Antananarivo, 31 Juillet, 14h25 – Rappel à l’ordre. Les deux chefs de l’Exécutif rappellent aux membres du gouvernement la posture qu’ils doivent adopter dans les négociations avec ceux qui souhaitent investir à Madagascar et collaborer avec l’Etat malgache. “Madagascar doit toujours avoir des partenaires de choix dans le développement”, martèle le Premier ministre Christian Ntsay mercredi lors de la cérémonie de passation au ministère des Transports et de la météorologie dont il prend provisoirement la tête. “Nous ne pouvons pas accepter que notre pays soit utilisé par des réseaux illégaux”, poursuit-il.
Le président de la République Andry Rajoelina, de son côté, invite les membres de l’Exécutif à faire preuve de vigilance et de rigueur quand ils prennent des décisions, surtout quand l’intérêt national et la souveraineté du pays sont en jeu. “Il appelle à des réflexions profondes et des mesures strictes dans la prise de décision, surtout quand celles-ci sont susceptibles de nuire à l’intérêt national et de porter atteinte à la souveraineté du pays”, rapporte le compte-rendu du Conseil des ministres de mercredi.

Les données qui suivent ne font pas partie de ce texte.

==> flow/design.v <==
`timescale 1ns / 1ps
module stages_rotation #(parameter data_width=16,angle_width=16,cordic_steps=16,stage_number=1)(
    input clk,
    input nreset,
    input enable,
    input signed [data_width-1:0] x_vec_in,
    input signed [data_width-1:0] y_vec_in,
    input signed [angle_width-1:0]angle_in,
    input signed [angle_width-1:0]target_angle,
    output signed [data_width-1:0] x_vec_out,
    output signed [data_width-1:0] y_vec_out,
    output reg signed [angle_width-1:0]angle_out,
    output reg signed [angle_width-1:0]target_angle_out,
    output reg done
    );
    wire signed [angle_width-1:0] atan [cordic_steps-1:0];
    assign atan[0] = 20'h02000; 
    assign atan[1] = 20'h012E4;
    assign atan[2] = 20'h009FB;
    assign atan[3] = 20'h00511;
    assign atan[4] = 20'h0028B;
    assign atan[5] = 20'h00145;
    assign atan[6] = 20'h000A2;
    assign atan[7] = 20'h00051;
    assign atan[8] = 20'h00028;
    assign atan[9] = 20'h00014;
    assign atan[10] = 20'h0000A;
    assign atan[11] = 20'h00005;
    assign atan[12] = 20'h00002;
    assign atan[13] = 20'h00001;
    assign atan[14] = 20'h00000;
    assign atan[15] = 20'h00000;
    reg signed [data_width-1:0]x_temp_out,y_temp_out;
    assign x_vec_out = x_temp_out;
    assign y_vec_out = y_temp_out;
    always @(posedge clk) begin
        if (~nreset) begin
            x_temp_out <= $signed({data_width{1'b0}});
            y_temp_out <= $signed({data_width{1'b0}});
				angle_out <= 0;
            done <= 1'b0;
        end
        else begin
            if (enable) begin
                if ($signed(target_angle) <= $signed(angle_in)) begin
                    x_temp_out <= x_vec_in + (y_vec_in>>>(stage_number-1));
                    y_temp_out <= y_vec_in - (x_vec_in>>>(stage_number-1));
                    angle_out <= angle_in - atan[stage_number-1];
                end
                else begin
                    x_temp_out <= x_vec_in - (y_vec_in>>>(stage_number-1));
                    y_temp_out <= y_vec_in + (x_vec_in>>>(stage_number-1));
                    angle_out <= angle_in + atan[(stage_number-1)];
                end
                target_angle_out <= target_angle;
                done <= 1'b1;
            end
            else begin
                x_temp_out <= $signed({data_width{1'b0}});
                y_temp_out <= $signed({data_width{1'b0}});
					 angle_out <= 0;
                done <= 1'b0;
            end
        end
    end
endmodule
`timescale 1ns / 1ps
module cordic_rotation_top#(parameter data_width=16,cordic_steps=16,angle_width=20)(
    input clk,
    input nreset,
    input enable,
    input signed [data_width-1:0] x_vec_in,
    input signed [data_width-1:0] y_vec_in,
    input [angle_width-1:0] target_angle,
    output wire signed  [data_width-1:0] x_vec_out,
    output wire signed  [data_width-1:0] y_vec_out,
    output reg done
    );
    wire signed [data_width-1:0] x [0:cordic_steps-1];
    wire signed [data_width-1:0] y [0:cordic_steps-1];
    wire signed [angle_width-1:0] angle_stages [0:cordic_steps-1];
    wire [1:cordic_steps] status;
	 reg signed [data_width-1+16:0] temp_x_vec_out,temp_y_vec_out;
	 wire done_last_stage;
	 reg signed [data_width-1:0] temp_x_vec_in,temp_y_vec_in;
	 reg [angle_width-1:0]temp_t_ang;
	 wire signed [angle_width-1:0] temp_target_angle [0:cordic_steps-1];
	 reg temp_enable;
	 always @(posedge clk) begin
		if(~nreset) begin
			temp_x_vec_in <= {data_width{1'b0}};
			temp_y_vec_in <= {data_width{1'b0}};
			temp_t_ang <= {angle_width{1'b0}};
			temp_enable <= 1'b0;
		end
		else begin
			if (enable) begin
				temp_enable <= 1'b1;				
				if ($signed(target_angle)>=$signed(20'h04000)) begin
				    if ($signed(target_angle)>=$signed(20'h08000)) begin
				        if ($signed(target_angle)>=$signed(20'h0C000)) begin
				            temp_x_vec_in <= x_vec_in;
                            temp_y_vec_in <= y_vec_in;
                            temp_t_ang <= $signed(target_angle) - $signed(20'h10000);
   				        end
				        else begin
				            temp_x_vec_in <= -x_vec_in;
                            temp_y_vec_in <= -y_vec_in;
                            temp_t_ang <= $signed(target_angle) - $signed(20'h08000);
				        end
				    end
				    else begin
                        temp_x_vec_in <= -x_vec_in;
                        temp_y_vec_in <= -y_vec_in;
                        temp_t_ang <= $signed(target_angle) - $signed(20'h08000);
  				    end
				end
                else if ($signed(target_angle)<=$signed(-20'h04000)) begin
                    if ($signed(target_angle)<=$signed(-20'h08000)) begin
                        if ($signed(target_angle)<=$signed(-20'h0C000)) begin
				            temp_x_vec_in <= x_vec_in;
                            temp_y_vec_in <= y_vec_in;
                            temp_t_ang <= $signed(target_angle) + $signed(20'h10000);
                        end
                        else begin
				            temp_x_vec_in <= -x_vec_in;
                            temp_y_vec_in <= -y_vec_in;
                            temp_t_ang <= $signed(target_angle) + $signed(20'h08000);
                        end
                    end
                    else begin
                        temp_x_vec_in <= -x_vec_in;
                        temp_y_vec_in <= -y_vec_in;
                        temp_t_ang <= $signed(target_angle) + $signed(20'h08000);
                    end
                end
				else begin
					temp_x_vec_in <= x_vec_in;
					temp_y_vec_in <= y_vec_in;
					temp_t_ang <= $signed(target_angle);
				end
			end
			else begin
				temp_enable <= 1'b0;
				temp_x_vec_in <= {data_width{1'b0}};
				temp_y_vec_in <= {data_width{1'b0}};
				temp_t_ang <= {angle_width{1'b0}};
			end
		end
	 end
    assign status[1] = temp_enable;
    assign x[0] = temp_x_vec_in;
    assign y[0] = temp_y_vec_in;
    assign angle_stages[0] = {angle_width{1'b0}};
    assign temp_target_angle[0] = temp_t_ang;
    genvar i;
    generate
        for (i=1;i<cordic_steps-1;i=i+1) begin:gen_rotation
            stages_rotation #(
                .data_width(data_width),
                .angle_width(angle_width),
                .cordic_steps(cordic_steps),
                .stage_number(i)
                )
            first(
                .clk(clk),
                .nreset(nreset),
                .enable(status[i]),
                .x_vec_in(x[i-1]),
                .y_vec_in(y[i-1]),
                .angle_in(angle_stages[i-1]),
                .target_angle(temp_target_angle[i-1]),
                .x_vec_out(x[i]),
                .y_vec_out(y[i]),
                .angle_out(angle_stages[i]),
                .target_angle_out(temp_target_angle[i]),
                .done(status[i+1])
                );
        end
    endgenerate
    stages_rotation #(
        .data_width(data_width),
        .angle_width(angle_width),
        .cordic_steps(cordic_steps),
        .stage_number(cordic_steps-1)
        )
    last(
        .clk(clk),
        .nreset(nreset),
        .enable(status[cordic_steps-1]),
        .x_vec_in(x[cordic_steps-2]),
        .y_vec_in(y[cordic_steps-2]),
        .angle_in(angle_stages[cordic_steps-2]),
        .target_angle(temp_target_angle[cordic_steps-2]),
        .x_vec_out(x[cordic_steps-1]),
        .y_vec_out(y[cordic_steps-1]),
        .angle_out(angle_stages[cordic_steps-1]),
        .target_angle_out(temp_target_angle[cordic_steps-1]),
        .done(done_last_stage)
        );
    reg counter;
	assign x_vec_out = temp_x_vec_out[data_width+7:8];
	assign y_vec_out = temp_y_vec_out[data_width+7:8];
	 always @(posedge clk) begin
        if (~nreset) begin
            done <= 1'b0;
        end
        else begin
            done <= done_last_stage;
            if (done_last_stage) begin
                    temp_x_vec_out <= $signed(x[cordic_steps-1])*$signed(16'b0000000010011011);
                    temp_y_vec_out <= $signed(y[cordic_steps-1])*$signed(16'b0000000010011011);
            end
        end
    end
endmodule
==> flow/run.sh <==
#!/bin/bash
# the make line also repeats each setting of config.mk as NAME=value (left out here)
make -C /OpenROAD-flow-scripts/flow DESIGN_CONFIG=/design/flow/config.mk WORK_HOME=/design/flow/orfs CLKGATE_MAP_FILE= finish
==> flow/config.mk <==
export PLATFORM = sky130hd
export DESIGN_NAME = cordic_rotation_top
export DESIGN_NICKNAME = cordic_rotation_top
export VERILOG_FILES = /design/flow/design.v
export SDC_FILE = /design/flow/constraint.sdc
export NUM_CORES = 4
export LEC_CHECK = 0
export ABC_AREA = 1
export CAP_MARGIN = 20
export CORE_ASPECT_RATIO = 0.5
export CORE_MARGIN = 2
export CORE_UTILIZATION = 72
export CTS_CLUSTER_DIAMETER = 267
export CTS_CLUSTER_SIZE = 100
export PLACE_DENSITY = 0.41
export SETUP_SLACK_MARGIN = 0.88
export SLEW_MARGIN = 20
export TNS_END_PERCENT = 5
==> flow/constraint.sdc <==
create_clock -name core_clock -period 3.26 [get_ports {clk}]
set_input_delay 0.6520 -clock core_clock [delete_from_list [all_inputs] [get_ports {clk}]]
set_output_delay 0.6520 -clock core_clock [all_outputs]
set_load 0.01 [all_outputs]
==> results of run 1 <==
## repair_timing
| item | 4_1_cts |
|---|---|
| setup endpoints to repair | 710 |
| gates cloned | 1 |
| hold buffers | 0 |
| pin swaps | 192 |
| setup buffers | 146 |
| resized | 430 |
## routing by layer
layer / GRT overflow / track usage [%]
met4: 109 / 79.0
met3: 21 / 72.2
met1: 19 / 77.3
met5: 3 / 55.6
met2: 191 / 96.1
## through the flow
step	util, %	instance area [um2]	total power [W]
after floorplan	-	77600	0.0163
after global placement	90.7	95400	0.0174
after detailed placement	90.7	95400	0.0175
after CTS	93.9	98700	0.0221
==> results.rst, run 1 <==
Physical design figures
=======================

.. list-table::
   :header-rows: 1

   * - Metric
     - Value
   * - Result of the run
     - stopped before the end
   * - Stage reached
     - global routing
   * - First error message
     - [ERROR GRT-0232] Routing congestion too high. Check the congestion heatmap in the GUI.
   * - Die Wd
     - 465 um
   * - Max H-tree Level
     - 1
   * - DIE AREA
     - 109000 um2
   * - Area leader, netlist
     - sky130_fd_sc_hd__dfxtp_1
   * - Post-place setup slack
     - -1.30 ns
   * - Number of register bits inferred by synthesis
     - 1109
   * - Placed instance count
     - 13300
   * - Largest cells by area after synthesis
     - sky130_fd_sc_hd__dfxtp_1, sky130_fd_sc_hd__ha_1, sky130_fd_sc_hd__edfxtp_1
   * - Final weighted congestion in routability-driven placement
     - 0.981
   * - Instance tally after logic synthesis
     - 9814
   * - Most used flip-flop cell after synthesis
     - sky130_fd_sc_hd__dfxtp_1
   * - Total CTS buffers
     - 15
   * - Synthesized-area fraction occupied by ao, oa, aoi and oai cells
     - 18.8%
   * - Remaining global-route overflow
     - 343
   * - Number of I/O pins
     - 88
   * - Syn Nets
     - 11100
   * - Clock tree sinks
     - 1109
   * - Main logic family after synthesis
     - adder cells
   * - Area of the placeable core
     - 105000 um2
   * - Total half-perimeter wirelength after legalization and detailed placement
     - 178000 um
   * - Cell area after technology mapping
     - 76500 um2
   * - Number of input and output port buffers inserted
     - 87
   * - Root buf cell
     - sky130_fd_sc_hd__clkbuf_16
   * - Synth cell count leaders
     - sky130_fd_sc_hd__inv_1, sky130_fd_sc_hd__nand2_1, sky130_fd_sc_hd__a21oi_1
   * - Post-synthesis adder-cell area fraction
     - 21.0%
   * - Post-synthesis sequential area ratio
     - 33.1%
   * - Area share of the leading cell type in the synthesized netlist
     - 20.9%
   * - Area figure in the yosys stat output
     - 76500 um2
   * - Mux share
     - 0%
   * - Simple logic cell fraction of the synthesized area
     - 15.3%
   * - Worst-case clock buffer depth
     - 3
   * - Number of enable flip-flop cells
     - 312
   * - Number of rows created at floorplan
     - 84
   * - FFs w/ async S/R, synth
     - 0%
   * - Most popular library cell in the synthesized design by count
     - sky130_fd_sc_hd__inv_1
   * - Synthesized area per cell
     - 7.80 um2
   * - Die height
     - 234 um
   * - Unique cell types
     - 60
   * - Number of cells in Yosys stat
     - 9814
   * - Synth warn
     - 16
   * - Core utilization at floorplan
     - 72.7%
   * - Xor-xnor portion of the synthesized cell area
     - 3.15%
   * - Total routing resource utilization after global routing
     - 81.0%
==> run 2: changes to the inputs <==
Settings changed: ABC_AREA 1 to default, CORE_ASPECT_RATIO 0.5 to default, CORE_UTILIZATION 72 to 71, CTS_CLUSTER_DIAMETER 267 to default, CTS_CLUSTER_SIZE 100 to 92, PLACE_DENSITY 0.41 to 0.95, SETUP_SLACK_MARGIN 0.88 to 1.55, TNS_END_PERCENT 5 to default.
Clock period 3.26 ns to 5.37 ns, I/O delays scaled along.
==> results.rst, run 2 <==
Physical design figures
=======================

.. list-table::
   :header-rows: 1

   * - Metric
     - Value
   * - Result of the run
     - stopped before the end
   * - Stage reached
     - global routing
   * - First error message
     - [ERROR GRT-0232] Routing congestion too high. Check the congestion heatmap in the GUI.
   * - Final weighted congestion in routability-driven placement
     - 0.939 (-4.3%)
   * - Total routing resource utilization after global routing
     - 95.8%
   * - Mux share
     - 0.995% (+1.0 points)
   * - Number of enable flip-flop cells
     - 312 (unchanged)
   * - Area figure in the yosys stat output
     - 73800 um2 (-3.5%)
   * - Clock tree sinks
     - 1109 (unchanged)
   * - Synthesized area per cell
     - 9.10 um2 (+17%)
   * - Largest cells by area after synthesis
     - sky130_fd_sc_hd__dfxtp_1, sky130_fd_sc_hd__ha_1, sky130_fd_sc_hd__edfxtp_1
   * - Die Wd
     - 326 um (-30%)
   * - Synth cell count leaders
     - sky130_fd_sc_hd__ha_1, sky130_fd_sc_hd__nor2_1, sky130_fd_sc_hd__dfxtp_1
   * - Area leader, netlist
     - sky130_fd_sc_hd__dfxtp_1
   * - Synthesized-area fraction occupied by ao, oa, aoi and oai cells
     - 14.6% (-4.2 points)
   * - Number of cells in Yosys stat
     - 8108 (-17%)
   * - Number of I/O pins
     - 88 (unchanged)
   * - Area of the placeable core
     - 103000 um2 (-1.8%)
   * - Synth warn
     - 16 (unchanged)
   * - Cell area after technology mapping
     - 73800 um2 (-3.5%)
   * - Xor-xnor portion of the synthesized cell area
     - 8.82% (+5.7 points)
   * - Area share of the leading cell type in the synthesized netlist
     - 21.6% (+0.76 points)
   * - Main logic family after synthesis
     - adder cells
   * - Most used flip-flop cell after synthesis
     - sky130_fd_sc_hd__dfxtp_1
   * - Number of rows created at floorplan
     - 118 (+40%)
   * - Max H-tree Level
     - 3 (+2)
   * - Unique cell types
     - 88 (+47%)
   * - Number of input and output port buffers inserted
     - 87 (unchanged)
   * - Total half-perimeter wirelength after legalization and detailed placement
     - 141000 um (-21%)
   * - Syn Nets
     - 9371 (-15%)
   * - Simple logic cell fraction of the synthesized area
     - 14.6% (-0.63 points)
   * - Worst-case clock buffer depth
     - 3 (unchanged)
   * - Standard cell area after detailed placement
     - 77500 um2 (-19%)
   * - Post-synthesis adder-cell area fraction
     - 21.8% (+0.85 points)
   * - Most popular library cell in the synthesized design by count
     - sky130_fd_sc_hd__ha_1
   * - FFs w/ async S/R, synth
     - 0% (unchanged)
   * - Root buf cell
     - sky130_fd_sc_hd__clkbuf_16
   * - Remaining global-route overflow
     - 6477
   * - Instance tally after logic synthesis
     - 8108 (-17%)
   * - Post-synthesis sequential area ratio
     - 34.3% (+1.2 points)
   * - Total CTS buffers
     - 113 (+98)
   * - Core utilization at floorplan
     - 71.4% (-1.3 points)
   * - DIE AREA
     - 107000 um2 (-2.3%)
   * - Number of register bits inferred by synthesis
     - 1109 (unchanged)
   * - Die height
     - 326 um (+39%)
run 2: through the flow:
| step | cells | setup slack, ns |
|---|---|---|
| 2_1_floorplan | 8108 | 0.367 |
| 3_3_place_gp | 9494 | 0.177 |
| 4_1_cts | 9949 | 0.273 |
| 3_5_place_dp | 9494 | -0.342 |
run 2: layer usage:
| layer | overflow | GRT usage, % |
|---|---|---|
| met1 | 202 | 86.1 |
| met2 | 4459 | 116 |
| met4 | 1586 | 105 |
| met3 | 214 | 82.6 |
| met5 | 16 | 67.4 |
run 2: what timing repair did:
| item | CTS |
|---|---|
| cloned | 7 |
| pin swaps | 243 |
| setup endpoints to repair | 516 |
| gates resized | 369 |
| hold buffers | 0 |
| hold endpoints to repair | 0 |
| buffers inserted | 232 |
==> run 3: changes to the inputs <==
Settings changed: CAP_MARGIN 20 to 25, CELL_PAD_IN_SITES_GLOBAL_PLACEMENT from default to 2, CORE_ASPECT_RATIO from default to 1.87, CORE_MARGIN 2 to 7, CORE_UTILIZATION 71 to 59, CTS_CLUSTER_DIAMETER from default to 252, CTS_CLUSTER_SIZE 92 to default, GPL_ROUTABILITY_DRIVEN from default to 1, GPL_TIMING_DRIVEN from default to 0, HOLD_SLACK_MARGIN from default to 0.12, MAX_ROUTING_LAYER from default to met4, MIN_ROUTING_LAYER from default to met2, PLACE_DENSITY 0.95 to default, PLACE_DENSITY_LB_ADDON from default to 0.21, SETUP_SLACK_MARGIN 1.55 to default, SLEW_MARGIN 20 to 35, TNS_END_PERCENT from default to 5.
Clock period 5.37 ns to 7.32 ns, I/O delays scaled along.
==> results.rst, run 3 <==
Physical design figures
=======================

.. list-table::
   :header-rows: 1

   * - Metric
     - Value
   * - Synthesized-area fraction occupied by ao, oa, aoi and oai cells
     - 14.6% (unchanged)
   * - Post-synthesis sequential area ratio
     - 34.3% (unchanged)
   * - Area figure in the yosys stat output
     - 73800 um2 (unchanged)
   * - Number of rows created at floorplan
     - 177 (+50%)
   * - Number of enable flip-flop cells
     - 312 (unchanged)
   * - Main logic family after synthesis
     - adder cells
   * - Instance tally after logic synthesis
     - 8108 (unchanged)
   * - Stage reached
     - global placement without I/O
   * - Area of the placeable core
     - 124000 um2 (+20%)
   * - Result of the run
     - stopped before the end
   * - Cell area after technology mapping
     - 73800 um2 (unchanged)
   * - Largest cells by area after synthesis
     - sky130_fd_sc_hd__dfxtp_1, sky130_fd_sc_hd__ha_1, sky130_fd_sc_hd__edfxtp_1
   * - Post-synthesis adder-cell area fraction
     - 21.8% (unchanged)
   * - DIE AREA
     - 136000 um2 (+27%)
   * - Synth cell count leaders
     - sky130_fd_sc_hd__ha_1, sky130_fd_sc_hd__nor2_1, sky130_fd_sc_hd__dfxtp_1
   * - Area share of the leading cell type in the synthesized netlist
     - 21.6% (unchanged)
   * - FFs w/ async S/R, synth
     - 0% (unchanged)
   * - Mux share
     - 0.995% (unchanged)
   * - Syn Nets
     - 9371 (unchanged)
   * - Xor-xnor portion of the synthesized cell area
     - 8.82% (unchanged)
   * - Area leader, netlist
     - sky130_fd_sc_hd__dfxtp_1
   * - Simple logic cell fraction of the synthesized area
     - 14.6% (unchanged)
   * - First error message
     - [ERROR FLW-0024] Place density exceeds 1.0 (current PLACE_DENSITY_LB_ADDON =  0.21). Please check if the value of  PLACE_DENSITY_LB_ADDON is between 0 and 0.99.
   * - Synthesized area per cell
     - 9.10 um2 (unchanged)
   * - Number of cells in Yosys stat
     - 8108 (unchanged)
   * - Number of register bits inferred by synthesis
     - 1109 (unchanged)
   * - Die Wd
     - 273 um (-16%)
   * - Core utilization at floorplan
     - 59.4% (-12 points)
   * - Unique cell types
     - 88 (unchanged)
   * - Most used flip-flop cell after synthesis
     - sky130_fd_sc_hd__dfxtp_1
   * - Most popular library cell in the synthesized design by count
     - sky130_fd_sc_hd__ha_1
   * - Synth warn
     - 16 (unchanged)
   * - Die height
     - 498 um (+52%)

Pour le chef de l’Etat, c’est “la sagesse et la recherche de l’intérêt général qui doivent guider l’exercice des responsabilités”, cite encore le communiqué de la réunion hebdomadaire de l’Exécutif
Les rappels des deux chefs de l’Exécutif interviennent alors que l’Etat malgache vient récemment de reconnaître officiellement qu’il s’est fait “duper” par un investisseur. Celui-ci, qualifié de “personne malintentionnée et d’escroc par le Premier ministre, était “à l’origine d’un projet censé améliorer la desserte aérienne vers l’Europe, l’Inde ou l’Asie”. L’Aviation civile de Madagascar (ACM) lui a notamment octroyé des certificats d’immatriculation provisoires pour cinq aéronefs Boeing 777 sur recommandation de Valéry Ramonjavelo, ministre des Transports et de la météorologie qui vient d’être limogé. Avec les immatriculations 5R, les avions, ont ainsi pu aller jusqu’en Iran; pourtant sous embargo international, en partant de la Chine et en traversant d’autres pays.
Si l’on en croit le général Richard Ravalomanana, président du Sénat, qui avait recruté l’investisseur en question dans son équipe en tant que “conseiller bénévole”, celui-ci avait d’autres projets à mener à Madagascar. Il parle notamment de projets dans les secteurs de l’énergie, de l’enseignement supérieur, du tourisme médical ou encore du transport en commun public. Le président du Sénat indique même l’avoir mis en contact avec les différents responsables de l’Exécutif parce que “dans le cadre de la diplomatie parlementaire, le Sénat agit pour le bénéfice du pays et pour celui de la population malgache”.
Le général Richard Ravalomanana assure que dès que l’affaire a éclaté, il a abrogé la nomination de ce conseiller bénévole. Le Premier ministre, de son côté, assure que “ni lui ni le président n’étaient au courant de cette affaire, ni de l’autorisation donnée pour les certificats de navigabilité provisoires et les certificats de manutention provisoires”. Le chef du gouvernement indique alors que l’Etat entend collaborer avec des enquêteurs internationaux, “le FBI et l’Interpol” pour faire la lumière sur cette affaire. L’investisseur suspect, pour sa part, a été arrêté dès mercredi même si l’on en croit une déclaration présidentielle en date du 30 juillet et postée ce jeudi sur les réseaux sociaux de la présidence.